------ Records for the exercise ------
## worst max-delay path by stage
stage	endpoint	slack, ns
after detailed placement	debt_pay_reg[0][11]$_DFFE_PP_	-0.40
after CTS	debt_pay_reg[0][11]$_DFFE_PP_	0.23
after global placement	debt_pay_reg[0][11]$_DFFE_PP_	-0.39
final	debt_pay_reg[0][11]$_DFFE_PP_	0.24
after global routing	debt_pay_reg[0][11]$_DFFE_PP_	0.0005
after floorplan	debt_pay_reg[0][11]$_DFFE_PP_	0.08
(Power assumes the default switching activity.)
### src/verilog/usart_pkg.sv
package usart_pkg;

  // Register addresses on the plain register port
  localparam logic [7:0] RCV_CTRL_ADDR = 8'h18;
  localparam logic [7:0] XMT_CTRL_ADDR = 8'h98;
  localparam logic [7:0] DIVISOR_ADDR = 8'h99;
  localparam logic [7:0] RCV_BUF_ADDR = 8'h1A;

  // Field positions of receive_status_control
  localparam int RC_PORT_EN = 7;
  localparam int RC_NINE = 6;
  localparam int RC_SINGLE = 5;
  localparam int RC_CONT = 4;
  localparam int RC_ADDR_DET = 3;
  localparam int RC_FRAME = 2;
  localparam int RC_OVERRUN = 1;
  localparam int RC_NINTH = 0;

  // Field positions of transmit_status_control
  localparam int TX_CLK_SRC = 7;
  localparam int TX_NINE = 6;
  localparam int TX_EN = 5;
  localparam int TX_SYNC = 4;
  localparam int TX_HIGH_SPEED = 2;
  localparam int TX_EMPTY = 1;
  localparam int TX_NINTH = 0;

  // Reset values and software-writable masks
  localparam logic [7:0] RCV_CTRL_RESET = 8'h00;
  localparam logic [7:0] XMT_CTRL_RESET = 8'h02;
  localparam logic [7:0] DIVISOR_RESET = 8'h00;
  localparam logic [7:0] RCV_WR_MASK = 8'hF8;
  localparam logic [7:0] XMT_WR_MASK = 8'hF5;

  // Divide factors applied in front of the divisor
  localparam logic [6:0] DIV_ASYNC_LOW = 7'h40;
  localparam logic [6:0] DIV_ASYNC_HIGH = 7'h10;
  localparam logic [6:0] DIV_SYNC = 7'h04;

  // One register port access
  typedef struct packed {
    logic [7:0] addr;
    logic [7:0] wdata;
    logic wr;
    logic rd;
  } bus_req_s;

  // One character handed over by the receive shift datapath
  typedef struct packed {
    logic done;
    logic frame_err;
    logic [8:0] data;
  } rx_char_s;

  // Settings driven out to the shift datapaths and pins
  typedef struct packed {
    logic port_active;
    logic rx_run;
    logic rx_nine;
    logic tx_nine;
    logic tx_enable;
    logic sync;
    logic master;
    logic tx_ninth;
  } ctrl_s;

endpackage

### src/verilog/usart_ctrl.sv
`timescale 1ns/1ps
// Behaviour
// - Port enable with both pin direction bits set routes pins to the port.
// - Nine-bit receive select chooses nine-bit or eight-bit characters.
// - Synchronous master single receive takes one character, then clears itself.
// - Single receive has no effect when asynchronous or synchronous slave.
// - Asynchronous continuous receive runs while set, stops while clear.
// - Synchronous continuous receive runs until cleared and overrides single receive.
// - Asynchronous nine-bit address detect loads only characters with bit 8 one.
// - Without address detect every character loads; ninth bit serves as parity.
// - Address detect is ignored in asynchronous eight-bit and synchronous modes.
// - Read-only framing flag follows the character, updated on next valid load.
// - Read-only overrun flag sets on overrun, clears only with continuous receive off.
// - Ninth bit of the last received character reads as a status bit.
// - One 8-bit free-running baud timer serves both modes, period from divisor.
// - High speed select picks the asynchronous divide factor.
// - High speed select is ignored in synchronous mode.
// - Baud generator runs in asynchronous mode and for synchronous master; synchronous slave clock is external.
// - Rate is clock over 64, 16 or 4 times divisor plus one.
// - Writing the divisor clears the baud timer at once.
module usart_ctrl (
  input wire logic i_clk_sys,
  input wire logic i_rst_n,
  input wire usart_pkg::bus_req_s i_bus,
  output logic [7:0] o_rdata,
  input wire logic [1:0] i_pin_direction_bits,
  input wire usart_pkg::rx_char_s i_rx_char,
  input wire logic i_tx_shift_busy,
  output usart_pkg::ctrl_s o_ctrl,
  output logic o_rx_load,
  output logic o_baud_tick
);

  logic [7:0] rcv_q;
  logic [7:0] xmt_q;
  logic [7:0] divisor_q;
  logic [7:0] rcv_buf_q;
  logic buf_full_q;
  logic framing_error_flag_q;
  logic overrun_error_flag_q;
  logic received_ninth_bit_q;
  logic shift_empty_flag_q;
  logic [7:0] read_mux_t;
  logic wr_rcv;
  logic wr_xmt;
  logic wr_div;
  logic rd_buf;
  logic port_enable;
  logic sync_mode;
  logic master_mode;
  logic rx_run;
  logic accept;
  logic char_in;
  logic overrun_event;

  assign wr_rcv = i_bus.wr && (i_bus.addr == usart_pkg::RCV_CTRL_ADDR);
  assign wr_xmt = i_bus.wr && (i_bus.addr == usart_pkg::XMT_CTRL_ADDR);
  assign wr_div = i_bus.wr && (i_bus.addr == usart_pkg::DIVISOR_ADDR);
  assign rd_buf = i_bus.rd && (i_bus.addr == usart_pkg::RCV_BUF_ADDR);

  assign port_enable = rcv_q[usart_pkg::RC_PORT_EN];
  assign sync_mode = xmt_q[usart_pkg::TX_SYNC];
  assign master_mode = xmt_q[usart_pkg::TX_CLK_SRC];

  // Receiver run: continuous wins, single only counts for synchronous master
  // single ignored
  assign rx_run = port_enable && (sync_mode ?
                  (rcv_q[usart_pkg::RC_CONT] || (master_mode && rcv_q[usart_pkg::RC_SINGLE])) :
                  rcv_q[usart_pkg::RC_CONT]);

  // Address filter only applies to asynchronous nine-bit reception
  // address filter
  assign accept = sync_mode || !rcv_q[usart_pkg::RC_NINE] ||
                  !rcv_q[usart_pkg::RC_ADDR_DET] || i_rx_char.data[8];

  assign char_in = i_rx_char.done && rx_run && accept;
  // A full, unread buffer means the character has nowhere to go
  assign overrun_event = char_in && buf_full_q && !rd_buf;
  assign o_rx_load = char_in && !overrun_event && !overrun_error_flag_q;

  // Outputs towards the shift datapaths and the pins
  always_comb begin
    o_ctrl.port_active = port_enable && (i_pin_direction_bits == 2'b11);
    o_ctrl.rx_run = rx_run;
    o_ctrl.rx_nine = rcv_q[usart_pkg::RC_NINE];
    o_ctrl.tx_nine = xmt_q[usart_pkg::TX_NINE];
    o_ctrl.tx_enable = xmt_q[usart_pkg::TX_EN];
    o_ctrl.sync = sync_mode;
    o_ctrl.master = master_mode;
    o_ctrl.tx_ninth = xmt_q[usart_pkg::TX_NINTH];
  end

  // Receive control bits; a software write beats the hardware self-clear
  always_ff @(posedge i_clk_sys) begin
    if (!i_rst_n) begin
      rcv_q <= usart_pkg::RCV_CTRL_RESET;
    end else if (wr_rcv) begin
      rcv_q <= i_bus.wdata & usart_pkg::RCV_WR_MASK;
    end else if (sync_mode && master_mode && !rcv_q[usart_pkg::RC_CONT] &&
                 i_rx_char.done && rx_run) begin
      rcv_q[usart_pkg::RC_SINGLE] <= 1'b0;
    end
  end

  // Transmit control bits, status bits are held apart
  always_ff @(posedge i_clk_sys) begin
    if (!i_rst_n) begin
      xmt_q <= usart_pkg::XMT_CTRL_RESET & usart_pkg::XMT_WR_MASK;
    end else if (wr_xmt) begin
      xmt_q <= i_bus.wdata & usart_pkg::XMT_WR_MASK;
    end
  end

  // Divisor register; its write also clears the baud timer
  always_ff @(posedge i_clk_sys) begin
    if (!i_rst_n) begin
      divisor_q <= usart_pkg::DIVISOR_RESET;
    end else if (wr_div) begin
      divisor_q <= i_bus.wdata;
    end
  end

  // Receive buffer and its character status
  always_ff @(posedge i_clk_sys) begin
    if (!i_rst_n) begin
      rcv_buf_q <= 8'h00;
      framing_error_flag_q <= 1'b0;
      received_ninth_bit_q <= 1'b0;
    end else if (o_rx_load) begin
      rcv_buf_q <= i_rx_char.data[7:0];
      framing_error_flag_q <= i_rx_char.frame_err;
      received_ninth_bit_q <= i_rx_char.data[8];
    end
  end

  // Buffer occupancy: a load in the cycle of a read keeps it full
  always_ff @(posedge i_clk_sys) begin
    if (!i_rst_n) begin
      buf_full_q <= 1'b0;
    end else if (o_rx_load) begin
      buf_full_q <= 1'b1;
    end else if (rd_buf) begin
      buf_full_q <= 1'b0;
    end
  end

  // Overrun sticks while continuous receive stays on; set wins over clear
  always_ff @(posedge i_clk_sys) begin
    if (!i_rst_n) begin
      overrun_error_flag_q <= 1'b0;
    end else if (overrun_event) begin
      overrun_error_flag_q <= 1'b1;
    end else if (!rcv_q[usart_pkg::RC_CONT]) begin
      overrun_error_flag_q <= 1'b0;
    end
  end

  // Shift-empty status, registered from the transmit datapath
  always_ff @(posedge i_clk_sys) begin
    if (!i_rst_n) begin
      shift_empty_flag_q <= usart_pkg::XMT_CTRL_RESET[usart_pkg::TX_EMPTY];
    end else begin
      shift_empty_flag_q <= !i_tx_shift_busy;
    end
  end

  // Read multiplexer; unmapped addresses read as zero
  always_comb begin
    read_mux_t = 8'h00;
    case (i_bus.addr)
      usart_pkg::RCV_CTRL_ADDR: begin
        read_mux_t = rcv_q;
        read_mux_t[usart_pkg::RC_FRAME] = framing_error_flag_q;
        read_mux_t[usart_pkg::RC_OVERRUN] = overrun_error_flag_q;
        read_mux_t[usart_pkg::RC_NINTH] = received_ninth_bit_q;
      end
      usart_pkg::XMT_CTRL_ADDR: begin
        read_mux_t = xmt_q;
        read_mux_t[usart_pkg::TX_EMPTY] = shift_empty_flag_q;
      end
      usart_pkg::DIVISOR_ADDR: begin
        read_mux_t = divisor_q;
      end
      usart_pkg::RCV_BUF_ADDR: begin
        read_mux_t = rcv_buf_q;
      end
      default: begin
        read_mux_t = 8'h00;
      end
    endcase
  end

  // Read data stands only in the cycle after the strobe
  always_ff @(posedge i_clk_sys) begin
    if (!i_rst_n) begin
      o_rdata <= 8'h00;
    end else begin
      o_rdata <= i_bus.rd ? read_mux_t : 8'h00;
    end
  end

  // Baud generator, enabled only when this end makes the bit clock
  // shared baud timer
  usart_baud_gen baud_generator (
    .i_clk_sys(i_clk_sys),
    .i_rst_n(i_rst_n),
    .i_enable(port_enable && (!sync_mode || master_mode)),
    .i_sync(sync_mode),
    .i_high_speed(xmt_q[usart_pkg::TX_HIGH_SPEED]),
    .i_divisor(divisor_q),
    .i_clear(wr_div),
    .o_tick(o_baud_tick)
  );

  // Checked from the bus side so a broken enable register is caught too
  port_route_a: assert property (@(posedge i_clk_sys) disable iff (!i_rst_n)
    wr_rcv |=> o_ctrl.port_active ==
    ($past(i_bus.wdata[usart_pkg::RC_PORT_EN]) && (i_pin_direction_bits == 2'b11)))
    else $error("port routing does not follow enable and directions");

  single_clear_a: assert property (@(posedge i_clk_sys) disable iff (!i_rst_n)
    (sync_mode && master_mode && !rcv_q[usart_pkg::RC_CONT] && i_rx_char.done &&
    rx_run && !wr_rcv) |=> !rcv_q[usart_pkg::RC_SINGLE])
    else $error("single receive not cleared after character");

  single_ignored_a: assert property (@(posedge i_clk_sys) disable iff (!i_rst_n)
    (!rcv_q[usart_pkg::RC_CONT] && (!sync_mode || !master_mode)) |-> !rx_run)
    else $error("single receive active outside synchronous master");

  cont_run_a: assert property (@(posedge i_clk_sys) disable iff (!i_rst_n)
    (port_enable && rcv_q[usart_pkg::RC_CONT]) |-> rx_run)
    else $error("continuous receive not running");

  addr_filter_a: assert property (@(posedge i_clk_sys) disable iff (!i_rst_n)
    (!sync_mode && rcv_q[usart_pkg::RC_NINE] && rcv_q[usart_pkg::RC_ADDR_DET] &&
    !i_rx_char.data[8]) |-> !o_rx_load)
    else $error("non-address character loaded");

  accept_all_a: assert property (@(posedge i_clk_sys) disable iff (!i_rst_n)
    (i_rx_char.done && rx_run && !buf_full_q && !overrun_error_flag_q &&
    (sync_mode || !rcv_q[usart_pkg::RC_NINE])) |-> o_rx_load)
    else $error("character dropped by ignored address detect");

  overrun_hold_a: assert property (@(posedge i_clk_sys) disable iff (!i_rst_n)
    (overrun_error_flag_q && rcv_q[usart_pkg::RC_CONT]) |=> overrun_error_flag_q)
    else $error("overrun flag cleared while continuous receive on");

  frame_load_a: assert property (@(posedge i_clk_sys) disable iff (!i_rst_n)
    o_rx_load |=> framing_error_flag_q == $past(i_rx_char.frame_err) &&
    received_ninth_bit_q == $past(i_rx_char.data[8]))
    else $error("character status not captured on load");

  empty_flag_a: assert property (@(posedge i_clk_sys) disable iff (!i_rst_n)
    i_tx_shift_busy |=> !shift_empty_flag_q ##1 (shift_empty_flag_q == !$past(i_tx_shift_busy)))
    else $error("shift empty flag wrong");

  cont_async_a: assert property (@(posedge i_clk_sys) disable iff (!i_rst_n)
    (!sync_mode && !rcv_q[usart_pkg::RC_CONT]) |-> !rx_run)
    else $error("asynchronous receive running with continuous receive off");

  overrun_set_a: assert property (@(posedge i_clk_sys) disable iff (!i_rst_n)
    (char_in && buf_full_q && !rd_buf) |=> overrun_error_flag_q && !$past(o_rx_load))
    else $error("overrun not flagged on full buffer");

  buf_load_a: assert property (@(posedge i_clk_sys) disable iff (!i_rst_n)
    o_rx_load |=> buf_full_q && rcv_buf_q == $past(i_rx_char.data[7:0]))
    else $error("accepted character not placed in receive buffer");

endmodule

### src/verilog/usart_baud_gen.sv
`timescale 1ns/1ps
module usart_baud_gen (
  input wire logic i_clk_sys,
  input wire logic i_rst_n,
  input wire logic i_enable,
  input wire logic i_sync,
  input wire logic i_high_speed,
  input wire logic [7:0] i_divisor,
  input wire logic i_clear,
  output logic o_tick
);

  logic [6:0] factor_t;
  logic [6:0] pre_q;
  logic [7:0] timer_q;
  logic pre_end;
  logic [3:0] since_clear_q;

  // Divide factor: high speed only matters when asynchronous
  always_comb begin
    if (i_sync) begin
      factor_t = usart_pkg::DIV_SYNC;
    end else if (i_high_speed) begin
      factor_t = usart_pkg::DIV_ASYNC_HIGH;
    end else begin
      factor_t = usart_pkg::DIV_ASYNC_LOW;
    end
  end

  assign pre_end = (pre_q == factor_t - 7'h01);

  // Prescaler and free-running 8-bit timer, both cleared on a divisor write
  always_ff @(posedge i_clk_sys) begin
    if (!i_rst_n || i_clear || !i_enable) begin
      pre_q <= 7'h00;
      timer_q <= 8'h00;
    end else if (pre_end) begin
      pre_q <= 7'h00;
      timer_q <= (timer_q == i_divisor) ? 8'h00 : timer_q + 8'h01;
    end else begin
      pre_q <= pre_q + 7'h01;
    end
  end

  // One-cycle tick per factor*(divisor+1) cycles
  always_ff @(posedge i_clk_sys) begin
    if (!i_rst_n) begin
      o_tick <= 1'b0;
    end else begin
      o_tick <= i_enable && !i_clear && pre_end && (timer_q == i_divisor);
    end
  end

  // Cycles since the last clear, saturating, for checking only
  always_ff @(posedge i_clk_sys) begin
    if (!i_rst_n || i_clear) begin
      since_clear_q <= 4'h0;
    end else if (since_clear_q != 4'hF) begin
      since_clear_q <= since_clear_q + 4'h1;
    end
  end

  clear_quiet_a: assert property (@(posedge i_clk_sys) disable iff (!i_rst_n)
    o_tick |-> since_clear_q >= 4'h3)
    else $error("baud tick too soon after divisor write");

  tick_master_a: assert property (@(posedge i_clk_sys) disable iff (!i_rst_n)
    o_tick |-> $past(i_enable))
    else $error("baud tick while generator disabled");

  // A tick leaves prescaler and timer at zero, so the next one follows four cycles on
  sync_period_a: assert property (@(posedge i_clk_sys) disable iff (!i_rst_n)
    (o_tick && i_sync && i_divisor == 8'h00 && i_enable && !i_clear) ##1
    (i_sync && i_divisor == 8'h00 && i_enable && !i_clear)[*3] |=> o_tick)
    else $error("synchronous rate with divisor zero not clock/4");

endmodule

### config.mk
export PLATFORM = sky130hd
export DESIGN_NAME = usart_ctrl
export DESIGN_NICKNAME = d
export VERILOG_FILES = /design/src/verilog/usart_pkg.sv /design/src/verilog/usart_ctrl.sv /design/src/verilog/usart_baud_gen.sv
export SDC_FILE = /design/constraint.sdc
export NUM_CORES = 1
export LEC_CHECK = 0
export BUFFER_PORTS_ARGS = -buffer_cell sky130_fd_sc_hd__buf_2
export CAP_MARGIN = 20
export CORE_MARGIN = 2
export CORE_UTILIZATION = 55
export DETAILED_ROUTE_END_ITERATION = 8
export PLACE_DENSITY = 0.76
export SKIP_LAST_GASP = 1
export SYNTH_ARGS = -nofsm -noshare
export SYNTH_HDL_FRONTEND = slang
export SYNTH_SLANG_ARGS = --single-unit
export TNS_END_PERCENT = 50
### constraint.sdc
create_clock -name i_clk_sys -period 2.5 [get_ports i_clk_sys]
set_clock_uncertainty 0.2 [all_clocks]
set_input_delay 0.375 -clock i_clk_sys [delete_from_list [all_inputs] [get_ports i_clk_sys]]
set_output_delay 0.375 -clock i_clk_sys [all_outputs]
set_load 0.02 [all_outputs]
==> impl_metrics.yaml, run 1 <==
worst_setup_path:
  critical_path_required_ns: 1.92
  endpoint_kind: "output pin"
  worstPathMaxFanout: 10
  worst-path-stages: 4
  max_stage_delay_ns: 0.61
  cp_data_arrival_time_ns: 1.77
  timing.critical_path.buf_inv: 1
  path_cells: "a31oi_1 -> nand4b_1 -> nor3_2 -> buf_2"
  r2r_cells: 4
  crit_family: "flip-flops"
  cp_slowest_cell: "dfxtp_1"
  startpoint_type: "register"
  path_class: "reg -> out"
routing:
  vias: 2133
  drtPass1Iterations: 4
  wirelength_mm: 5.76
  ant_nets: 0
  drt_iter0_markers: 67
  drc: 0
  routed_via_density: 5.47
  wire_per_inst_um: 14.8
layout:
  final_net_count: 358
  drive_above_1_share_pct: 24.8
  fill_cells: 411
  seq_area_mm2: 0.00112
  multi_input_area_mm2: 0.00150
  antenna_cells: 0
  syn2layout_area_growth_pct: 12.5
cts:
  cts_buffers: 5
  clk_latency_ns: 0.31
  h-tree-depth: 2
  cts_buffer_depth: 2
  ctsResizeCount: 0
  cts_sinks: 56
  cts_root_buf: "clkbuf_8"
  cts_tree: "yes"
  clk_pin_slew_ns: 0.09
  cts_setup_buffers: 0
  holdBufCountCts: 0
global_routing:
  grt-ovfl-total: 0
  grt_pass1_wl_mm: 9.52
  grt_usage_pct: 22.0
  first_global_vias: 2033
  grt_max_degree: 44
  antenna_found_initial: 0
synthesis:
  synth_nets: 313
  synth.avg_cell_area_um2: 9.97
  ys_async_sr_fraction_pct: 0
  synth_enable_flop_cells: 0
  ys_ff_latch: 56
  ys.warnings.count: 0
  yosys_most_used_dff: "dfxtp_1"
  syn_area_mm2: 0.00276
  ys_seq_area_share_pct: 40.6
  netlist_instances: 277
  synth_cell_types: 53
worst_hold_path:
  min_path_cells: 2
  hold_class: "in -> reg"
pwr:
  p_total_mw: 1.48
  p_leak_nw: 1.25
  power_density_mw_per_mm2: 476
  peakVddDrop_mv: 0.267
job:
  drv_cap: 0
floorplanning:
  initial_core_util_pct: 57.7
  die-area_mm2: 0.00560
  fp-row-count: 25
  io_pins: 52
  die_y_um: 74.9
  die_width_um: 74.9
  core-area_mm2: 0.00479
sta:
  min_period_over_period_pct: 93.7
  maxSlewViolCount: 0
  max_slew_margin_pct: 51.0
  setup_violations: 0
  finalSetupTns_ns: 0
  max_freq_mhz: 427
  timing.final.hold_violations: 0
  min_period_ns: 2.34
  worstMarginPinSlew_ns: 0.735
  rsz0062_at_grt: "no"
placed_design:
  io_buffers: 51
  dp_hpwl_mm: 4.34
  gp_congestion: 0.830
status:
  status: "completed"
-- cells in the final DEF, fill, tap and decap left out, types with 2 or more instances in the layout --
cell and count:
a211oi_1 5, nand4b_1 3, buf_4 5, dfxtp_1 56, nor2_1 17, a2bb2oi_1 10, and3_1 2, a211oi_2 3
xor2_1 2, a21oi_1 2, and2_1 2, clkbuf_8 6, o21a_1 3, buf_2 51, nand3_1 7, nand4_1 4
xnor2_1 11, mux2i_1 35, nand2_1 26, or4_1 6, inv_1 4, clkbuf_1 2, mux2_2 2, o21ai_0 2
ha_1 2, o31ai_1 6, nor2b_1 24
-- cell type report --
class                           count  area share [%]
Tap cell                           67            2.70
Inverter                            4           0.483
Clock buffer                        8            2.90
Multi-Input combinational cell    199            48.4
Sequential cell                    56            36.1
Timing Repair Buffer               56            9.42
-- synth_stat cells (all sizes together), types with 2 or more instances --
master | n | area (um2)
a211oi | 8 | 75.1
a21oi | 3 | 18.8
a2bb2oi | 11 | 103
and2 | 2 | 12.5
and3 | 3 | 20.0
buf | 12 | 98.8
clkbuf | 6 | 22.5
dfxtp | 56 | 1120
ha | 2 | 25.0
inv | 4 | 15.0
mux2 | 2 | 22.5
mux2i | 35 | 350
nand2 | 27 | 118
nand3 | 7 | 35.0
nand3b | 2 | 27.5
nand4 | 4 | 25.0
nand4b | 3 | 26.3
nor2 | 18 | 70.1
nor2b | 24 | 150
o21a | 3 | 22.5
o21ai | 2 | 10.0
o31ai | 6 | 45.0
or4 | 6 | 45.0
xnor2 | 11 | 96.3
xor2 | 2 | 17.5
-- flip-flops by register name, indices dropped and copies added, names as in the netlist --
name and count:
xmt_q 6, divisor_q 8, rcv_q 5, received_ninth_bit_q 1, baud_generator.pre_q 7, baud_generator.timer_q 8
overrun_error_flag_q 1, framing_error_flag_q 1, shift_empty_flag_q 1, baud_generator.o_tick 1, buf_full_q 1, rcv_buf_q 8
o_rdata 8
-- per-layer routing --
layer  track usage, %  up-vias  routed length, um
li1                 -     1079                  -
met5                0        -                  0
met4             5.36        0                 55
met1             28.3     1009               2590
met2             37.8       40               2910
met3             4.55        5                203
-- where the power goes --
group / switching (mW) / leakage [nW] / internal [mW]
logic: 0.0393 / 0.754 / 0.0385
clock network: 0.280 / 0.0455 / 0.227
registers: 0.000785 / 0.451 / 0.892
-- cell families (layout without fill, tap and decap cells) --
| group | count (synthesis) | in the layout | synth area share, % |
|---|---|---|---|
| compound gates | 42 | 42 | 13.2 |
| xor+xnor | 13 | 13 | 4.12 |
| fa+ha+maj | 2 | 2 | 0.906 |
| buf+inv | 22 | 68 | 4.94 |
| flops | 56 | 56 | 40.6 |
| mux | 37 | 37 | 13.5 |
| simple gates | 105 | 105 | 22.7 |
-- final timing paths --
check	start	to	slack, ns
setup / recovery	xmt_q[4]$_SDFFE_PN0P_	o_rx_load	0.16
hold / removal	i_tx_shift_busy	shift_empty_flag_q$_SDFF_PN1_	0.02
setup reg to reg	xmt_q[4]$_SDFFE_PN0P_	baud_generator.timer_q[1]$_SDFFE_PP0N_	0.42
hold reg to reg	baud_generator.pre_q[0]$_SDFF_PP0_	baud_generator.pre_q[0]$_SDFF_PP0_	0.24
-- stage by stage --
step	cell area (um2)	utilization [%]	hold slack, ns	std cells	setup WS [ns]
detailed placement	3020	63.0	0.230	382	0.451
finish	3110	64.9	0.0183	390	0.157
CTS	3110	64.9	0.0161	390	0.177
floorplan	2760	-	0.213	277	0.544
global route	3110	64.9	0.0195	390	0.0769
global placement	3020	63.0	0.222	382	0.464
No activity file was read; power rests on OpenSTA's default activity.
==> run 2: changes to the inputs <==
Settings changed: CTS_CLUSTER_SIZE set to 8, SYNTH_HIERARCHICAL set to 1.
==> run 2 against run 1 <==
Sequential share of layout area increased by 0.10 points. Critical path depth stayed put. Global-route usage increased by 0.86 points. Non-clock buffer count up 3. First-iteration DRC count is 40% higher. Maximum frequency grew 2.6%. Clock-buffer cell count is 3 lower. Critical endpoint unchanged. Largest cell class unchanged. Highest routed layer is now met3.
------
# [Task]
Whenever the word "clears" shows up in a line of the entries above, copy that line.

# [The completed task]
// - Synchronous master single receive takes one character, then clears itself.
// - Read-only overrun flag sets on overrun, clears only with continuous receive off.
// - Writing the divisor clears the baud timer at once.
  // Divisor register; its write also clears the baud timer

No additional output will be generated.